--- src/rtl/core/rap_pkg.sv ---
package rap_pkg;

    localparam logic [15:0] HDR_BYTES        = 16'd20;
    localparam logic [15:0] AUTH_SPLIT       = 16'd12;
    localparam logic [7:0]  TIMEOUT_ATTR_LEN = 8'd6;
    localparam logic [7:0]  MIN_ATTR_LEN     = 8'd2;

    // Attribute type codes held after reset.
    localparam logic [7:0] DEF_REPLY_MSG = 8'd18;
    localparam logic [7:0] DEF_FILTER    = 8'd11;
    localparam logic [7:0] DEF_STATE     = 8'd24;
    localparam logic [7:0] DEF_SESSION   = 8'd27;
    localparam logic [7:0] DEF_IDLE      = 8'd28;

    // Configuration register indexes.
    localparam logic [2:0] CFG_REPLY_MSG = 3'd0;
    localparam logic [2:0] CFG_FILTER    = 3'd1;
    localparam logic [2:0] CFG_STATE     = 3'd2;
    localparam logic [2:0] CFG_SESSION   = 3'd3;
    localparam logic [2:0] CFG_IDLE      = 3'd4;

    typedef enum logic [1:0] {
        KIND_VALUE   = 2'd0,
        KIND_END     = 2'd1,
        KIND_DROP    = 2'd2,
        KIND_SUMMARY = 2'd3
    } t_kind;

    typedef enum logic [1:0] {
        ST_OK    = 2'd0,
        ST_SHORT = 2'd1,
        ST_LEN   = 2'd2
    } t_status;

    typedef enum logic [1:0] {
        PH_HDR  = 2'd0,
        PH_TYPE = 2'd1,
        PH_LEN  = 2'd2,
        PH_VAL  = 2'd3
    } t_phase;

    typedef enum logic [2:0] {
        CL_REPLY   = 3'd0,
        CL_FILTER  = 3'd1,
        CL_STATE   = 3'd2,
        CL_SESSION = 3'd3,
        CL_IDLE    = 3'd4,
        CL_OTHER   = 3'd5
    } t_class;

    typedef struct packed {
        logic [7:0] reply_msg;
        logic [7:0] filter_code;
        logic [7:0] state;
        logic [7:0] session;
        logic [7:0] idle;
    } t_cfg;

    // Up to three results caused by one input beat, in delivery order.
    typedef struct packed {
        logic        val_vld;
        logic [7:0]  val_byte;
        logic        mark_vld;
        logic        mark_drop;
        logic [1:0]  attr;
        logic        sum_vld;
        t_status     status;
        logic [7:0]  code;
        logic [7:0]  ident;
        logic [63:0] auth_high;
        logic [63:0] auth_low;
        logic [31:0] session;
        logic [31:0] idle;
    } t_bundle;

    // The first matching register wins when several hold the same code.
    function automatic t_class classify(input logic [7:0] t, input t_cfg cfg);
        t_class c;
        if (t == cfg.reply_msg)        c = CL_REPLY;
        else if (t == cfg.filter_code) c = CL_FILTER;
        else if (t == cfg.state)       c = CL_STATE;
        else if (t == cfg.session)     c = CL_SESSION;
        else if (t == cfg.idle)        c = CL_IDLE;
        else                           c = CL_OTHER;
        return c;
    endfunction

    function automatic logic is_string(input t_class c);
        return (c == CL_REPLY) || (c == CL_FILTER) || (c == CL_STATE);
    endfunction

endpackage

--- src/rtl/core/response_attribute_parser_top.sv ---
// Parses a RADIUS response delivered one byte per beat, last byte flagged by tlast.
// The parser updates its header and attribute state in the cycle a byte is accepted
// and loads the results of that byte into one output register, which drains one
// result per beat. A byte that causes at most one result is taken every cycle while
// the downstream side takes each result; a byte that causes two or three (a value
// byte with its end marker, a dropped marker, the packet summary) holds the input
// while that register drains and while the downstream side stalls. Configuration writes
// are always accepted and must only be issued while the block is idle.
module response_attribute_parser_top (
    input  logic         i_clk,
    input  logic         i_rst_n,
    input  logic         i_s_axis_tvalid,
    output logic         o_s_axis_tready,
    input  logic [7:0]   i_s_axis_tdata,   // data_byte
    input  logic         i_s_axis_tlast,   // last_byte
    output logic         o_m_axis_tvalid,
    input  logic         i_m_axis_tready,
    output logic [223:0] o_m_axis_tdata,   // value_byte[7:0], status[9:8], code_out[17:10],
                                           // identifier_out[25:18], auth_high[89:26],
                                           // auth_low[153:90], session_timeout_out[185:154],
                                           // idle_timeout_out[217:186], zero[223:218]
    output logic [3:0]   o_m_axis_tuser,   // kind[1:0], string_attr[3:2]
    input  logic         i_cfg_valid,
    output logic         o_cfg_ready,
    input  logic [2:0]   i_cfg_index,
    input  logic [7:0]   i_cfg_data
);

    rap_pkg::t_cfg    r_cfg;
    rap_pkg::t_bundle bundle;
    logic             in_fire;

    assign o_cfg_ready = 1'b1;
    assign in_fire     = i_s_axis_tvalid && o_s_axis_tready;

    always_ff @(posedge i_clk) begin
        if (!i_rst_n) begin
            r_cfg.reply_msg   <= rap_pkg::DEF_REPLY_MSG;
            r_cfg.filter_code <= rap_pkg::DEF_FILTER;
            r_cfg.state       <= rap_pkg::DEF_STATE;
            r_cfg.session     <= rap_pkg::DEF_SESSION;
            r_cfg.idle        <= rap_pkg::DEF_IDLE;
        end else if (i_cfg_valid && o_cfg_ready) begin
            unique case (i_cfg_index)
                rap_pkg::CFG_REPLY_MSG: r_cfg.reply_msg   <= i_cfg_data;
                rap_pkg::CFG_FILTER:    r_cfg.filter_code <= i_cfg_data;
                rap_pkg::CFG_STATE:     r_cfg.state       <= i_cfg_data;
                rap_pkg::CFG_SESSION:   r_cfg.session     <= i_cfg_data;
                rap_pkg::CFG_IDLE:      r_cfg.idle        <= i_cfg_data;
                default: begin
                end
            endcase
        end
    end

    rap_parser u_parser (
        .i_clk    (i_clk),
        .i_rst_n  (i_rst_n),
        .i_cfg    (r_cfg),
        .i_fire   (in_fire),
        .i_data   (i_s_axis_tdata),
        .i_last   (i_s_axis_tlast),
        .o_bundle (bundle)
    );

    rap_out_stage u_out (
        .i_clk      (i_clk),
        .i_rst_n    (i_rst_n),
        .i_load     (in_fire),
        .i_bundle   (bundle),
        .o_in_ready (o_s_axis_tready),
        .o_valid    (o_m_axis_tvalid),
        .i_ready    (i_m_axis_tready),
        .o_tdata    (o_m_axis_tdata),
        .o_tuser    (o_m_axis_tuser)
    );

    // Every packet end produces a summary beat.
    a_summary_follows_last: assert property (@(posedge i_clk) disable iff (!i_rst_n)
        in_fire && i_s_axis_tlast |=> o_m_axis_tvalid)
        else $error("no result pending after the last byte of a packet");

    // A stalled result leaves no room for a new byte's results.
    a_stall_blocks_input: assert property (@(posedge i_clk) disable iff (!i_rst_n)
        o_m_axis_tvalid && !i_m_axis_tready |-> !o_s_axis_tready)
        else $error("input accepted while the result register is stalled");

    // A summary never carries an undefined status code.
    a_status_code: assert property (@(posedge i_clk) disable iff (!i_rst_n)
        o_m_axis_tvalid && (o_m_axis_tuser[1:0] == rap_pkg::KIND_SUMMARY)
        |-> (o_m_axis_tdata[9:8] != 2'd3))
        else $error("summary with an undefined status code");

endmodule

--- src/rtl/core/rap_parser.sv ---
module rap_parser (
    input  logic             i_clk,
    input  logic             i_rst_n,
    input  rap_pkg::t_cfg    i_cfg,
    input  logic             i_fire,
    input  logic [7:0]       i_data,
    input  logic             i_last,
    output rap_pkg::t_bundle o_bundle
);

    logic [15:0]     r_byte_count, n_byte_count;
    logic [15:0]     r_hdr_len,    n_hdr_len;
    logic [7:0]      r_code,       n_code;
    logic [7:0]      r_ident,      n_ident;
    logic [63:0]     r_auth0,      n_auth0;
    logic [63:0]     r_auth1,      n_auth1;
    rap_pkg::t_phase r_phase,      n_phase;
    logic [7:0]      r_attr_type,  n_attr_type;
    logic [7:0]      r_attr_len,   n_attr_len;
    logic [7:0]      r_attr_pos,   n_attr_pos;
    logic            r_stopped,    n_stopped;
    logic [31:0]     r_accum,      n_accum;
    logic [31:0]     r_session,    n_session;
    logic [31:0]     r_idle,       n_idle;

    rap_pkg::t_class c_cur;
    rap_pkg::t_class c_new;
    logic            finish;

    always_comb begin
        n_byte_count = r_byte_count;
        n_hdr_len    = r_hdr_len;
        n_code       = r_code;
        n_ident      = r_ident;
        n_auth0      = r_auth0;
        n_auth1      = r_auth1;
        n_phase      = r_phase;
        n_attr_type  = r_attr_type;
        n_attr_len   = r_attr_len;
        n_attr_pos   = r_attr_pos;
        n_stopped    = r_stopped;
        n_accum      = r_accum;
        n_session    = r_session;
        n_idle       = r_idle;
        o_bundle     = '0;
        finish       = 1'b0;
        c_cur        = rap_pkg::classify(r_attr_type, i_cfg);

        if (r_byte_count != 16'hFFFF) begin
            n_byte_count = r_byte_count + 16'd1;
        end

        if (r_byte_count < rap_pkg::HDR_BYTES) begin
            if (r_byte_count == 16'd0) begin
                n_code = i_data;
            end else if (r_byte_count == 16'd1) begin
                n_ident = i_data;
            end else if (r_byte_count == 16'd2) begin
                n_hdr_len = {i_data, 8'h00};
            end else if (r_byte_count == 16'd3) begin
                n_hdr_len = {r_hdr_len[15:8], i_data};
            end else if (r_byte_count < rap_pkg::AUTH_SPLIT) begin
                n_auth0 = {r_auth0[55:0], i_data};
            end else begin
                n_auth1 = {r_auth1[55:0], i_data};
            end
            if (r_byte_count == rap_pkg::HDR_BYTES - 16'd1) begin
                n_phase = rap_pkg::PH_TYPE;
            end
        end else if (!r_stopped) begin
            unique case (r_phase)
                rap_pkg::PH_HDR: begin
                end
                rap_pkg::PH_TYPE: begin
                    n_attr_type = i_data;
                    n_phase     = rap_pkg::PH_LEN;
                end
                rap_pkg::PH_LEN: begin
                    n_attr_len = i_data;
                    n_attr_pos = '0;
                    n_accum    = '0;
                    if (i_data < rap_pkg::MIN_ATTR_LEN) begin
                        n_stopped = 1'b1;
                        n_phase   = rap_pkg::PH_TYPE;
                    end else if (i_data == rap_pkg::MIN_ATTR_LEN) begin
                        finish = 1'b1;
                    end else begin
                        n_phase = rap_pkg::PH_VAL;
                    end
                end
                rap_pkg::PH_VAL: begin
                    n_attr_pos = r_attr_pos + 8'd1;
                    n_accum    = {r_accum[23:0], i_data};
                    if (rap_pkg::is_string(c_cur)) begin
                        o_bundle.val_vld  = 1'b1;
                        o_bundle.val_byte = i_data;
                        o_bundle.attr     = c_cur[1:0];
                    end
                    if ({1'b0, n_attr_pos} + {1'b0, rap_pkg::MIN_ATTR_LEN}
                        >= {1'b0, r_attr_len}) begin
                        finish = 1'b1;
                    end
                end
            endcase
        end

        // A completed attribute: end marker for strings, keep a well-formed timeout.
        if (finish) begin
            if (rap_pkg::is_string(c_cur)) begin
                o_bundle.mark_vld = 1'b1;
                o_bundle.attr     = c_cur[1:0];
            end else if (n_attr_len == rap_pkg::TIMEOUT_ATTR_LEN) begin
                if (c_cur == rap_pkg::CL_SESSION) begin
                    n_session = n_accum;
                end else if (c_cur == rap_pkg::CL_IDLE) begin
                    n_idle = n_accum;
                end
            end
            n_phase = rap_pkg::PH_TYPE;
        end

        c_new = rap_pkg::classify(n_attr_type, i_cfg);

        if (i_last) begin
            if (!n_stopped && (n_phase == rap_pkg::PH_LEN || n_phase == rap_pkg::PH_VAL)
                && rap_pkg::is_string(c_new)) begin
                o_bundle.mark_vld  = 1'b1;
                o_bundle.mark_drop = 1'b1;
                o_bundle.attr      = c_new[1:0];
            end
            o_bundle.sum_vld = 1'b1;
            if (n_byte_count < rap_pkg::HDR_BYTES) begin
                o_bundle.status = rap_pkg::ST_SHORT;
            end else if (n_hdr_len > n_byte_count) begin
                o_bundle.status = rap_pkg::ST_LEN;
            end else begin
                o_bundle.status    = rap_pkg::ST_OK;
                o_bundle.code      = n_code;
                o_bundle.ident     = n_ident;
                o_bundle.auth_high = n_auth0;
                o_bundle.auth_low  = n_auth1;
                o_bundle.session   = n_session;
                o_bundle.idle      = n_idle;
            end
            n_byte_count = '0;
            n_hdr_len    = '0;
            n_code       = '0;
            n_ident      = '0;
            n_auth0      = '0;
            n_auth1      = '0;
            n_phase      = rap_pkg::PH_HDR;
            n_attr_type  = '0;
            n_attr_len   = '0;
            n_attr_pos   = '0;
            n_stopped    = 1'b0;
            n_accum      = '0;
            n_session    = '0;
            n_idle       = '0;
        end
    end

    always_ff @(posedge i_clk) begin
        if (!i_rst_n) begin
            r_byte_count <= '0;
            r_hdr_len    <= '0;
            r_code       <= '0;
            r_ident      <= '0;
            r_auth0      <= '0;
            r_auth1      <= '0;
            r_phase      <= rap_pkg::PH_HDR;
            r_attr_type  <= '0;
            r_attr_len   <= '0;
            r_attr_pos   <= '0;
            r_stopped    <= 1'b0;
            r_accum      <= '0;
            r_session    <= '0;
            r_idle       <= '0;
        end else if (i_fire) begin
            r_byte_count <= n_byte_count;
            r_hdr_len    <= n_hdr_len;
            r_code       <= n_code;
            r_ident      <= n_ident;
            r_auth0      <= n_auth0;
            r_auth1      <= n_auth1;
            r_phase      <= n_phase;
            r_attr_type  <= n_attr_type;
            r_attr_len   <= n_attr_len;
            r_attr_pos   <= n_attr_pos;
            r_stopped    <= n_stopped;
            r_accum      <= n_accum;
            r_session    <= n_session;
            r_idle       <= n_idle;
        end
    end

endmodule

--- src/rtl/core/rap_out_stage.sv ---
module rap_out_stage (
    input  logic             i_clk,
    input  logic             i_rst_n,
    input  logic             i_load,
    input  rap_pkg::t_bundle i_bundle,
    output logic             o_in_ready,
    output logic             o_valid,
    input  logic             i_ready,
    output logic [223:0]     o_tdata,   // value_byte, status, code_out, identifier_out,
                                        // auth_high, auth_low, session_timeout_out,
                                        // idle_timeout_out, zero pad
    output logic [3:0]       o_tuser    // kind, string_attr
);

    // Pending results: bit 0 value byte, bit 1 marker, bit 2 summary.
    logic [2:0]       r_pend;
    logic [2:0]       n_pend;
    rap_pkg::t_bundle r_bun;
    logic [2:0]       lowest;
    logic             pop;
    rap_pkg::t_kind   kind;

    assign lowest     = r_pend & (~r_pend + 3'd1);
    assign o_valid    = |r_pend;
    assign pop        = o_valid && i_ready;
    assign o_in_ready = (r_pend == 3'd0) || ((r_pend == lowest) && i_ready);

    always_comb begin
        n_pend = pop ? (r_pend & ~lowest) : r_pend;
        if (i_load) begin
            n_pend = {i_bundle.sum_vld, i_bundle.mark_vld, i_bundle.val_vld};
        end
    end

    always_ff @(posedge i_clk) begin
        if (!i_rst_n) begin
            r_pend <= '0;
        end else begin
            r_pend <= n_pend;
        end
        if (i_load) begin
            r_bun <= i_bundle;
        end
    end

    always_comb begin
        o_tdata = '0;
        kind    = rap_pkg::KIND_SUMMARY;
        o_tuser = '0;
        if (lowest[0]) begin
            kind          = rap_pkg::KIND_VALUE;
            o_tdata[7:0]  = r_bun.val_byte;
            o_tuser[3:2]  = r_bun.attr;
        end else if (lowest[1]) begin
            kind          = r_bun.mark_drop ? rap_pkg::KIND_DROP : rap_pkg::KIND_END;
            o_tuser[3:2]  = r_bun.attr;
        end else begin
            o_tdata[9:8]     = r_bun.status;
            o_tdata[17:10]   = r_bun.code;
            o_tdata[25:18]   = r_bun.ident;
            o_tdata[89:26]   = r_bun.auth_high;
            o_tdata[153:90]  = r_bun.auth_low;
            o_tdata[185:154] = r_bun.session;
            o_tdata[217:186] = r_bun.idle;
        end
        o_tuser[1:0] = kind;
    end

endmodule

--- config.mk ---
export PLATFORM = sky130hd
export DESIGN_NAME = response_attribute_parser_top
export DESIGN_NICKNAME = d
export VERILOG_FILES = /design/src/rtl/core/rap_pkg.sv /design/src/rtl/core/response_attribute_parser_top.sv /design/src/rtl/core/rap_parser.sv /design/src/rtl/core/rap_out_stage.sv
export SDC_FILE = /design/constraint.sdc
export NUM_CORES = 1
export LEC_CHECK = 0
export BUFFER_PORTS_ARGS = -buffer_cell sky130_fd_sc_hd__clkbuf_2
export CORE_MARGIN = 2
export CORE_UTILIZATION = 60
export DETAILED_ROUTE_END_ITERATION = 10
export PLACE_DENSITY_LB_ADDON = 0.08
export SYNTH_ARGS = -nofsm -noshare
export SYNTH_HDL_FRONTEND = slang
export SYNTH_SLANG_ARGS = --single-unit
--- constraint.sdc ---
create_clock -name i_clk -period 26.9 [get_ports i_clk]
set_input_delay 1.345 -clock i_clk [delete_from_list [all_inputs] [get_ports i_clk]]
set_output_delay 1.345 -clock i_clk [all_outputs]
set_load 0.01 [all_outputs]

● **WHAT IS BEING ASKED**
Could you copy exactly the lines from the first line of the records above through the line containing "localparam logic [7:0] DEF_STATE", both included, and nothing else?

● **RESULT**
--- src/rtl/core/rap_pkg.sv ---
package rap_pkg;

    localparam logic [15:0] HDR_BYTES        = 16'd20;
    localparam logic [15:0] AUTH_SPLIT       = 16'd12;
    localparam logic [7:0]  TIMEOUT_ATTR_LEN = 8'd6;
    localparam logic [7:0]  MIN_ATTR_LEN     = 8'd2;

    // Attribute type codes held after reset.
    localparam logic [7:0] DEF_REPLY_MSG = 8'd18;
    localparam logic [7:0] DEF_FILTER    = 8'd11;
    localparam logic [7:0] DEF_STATE     = 8'd24;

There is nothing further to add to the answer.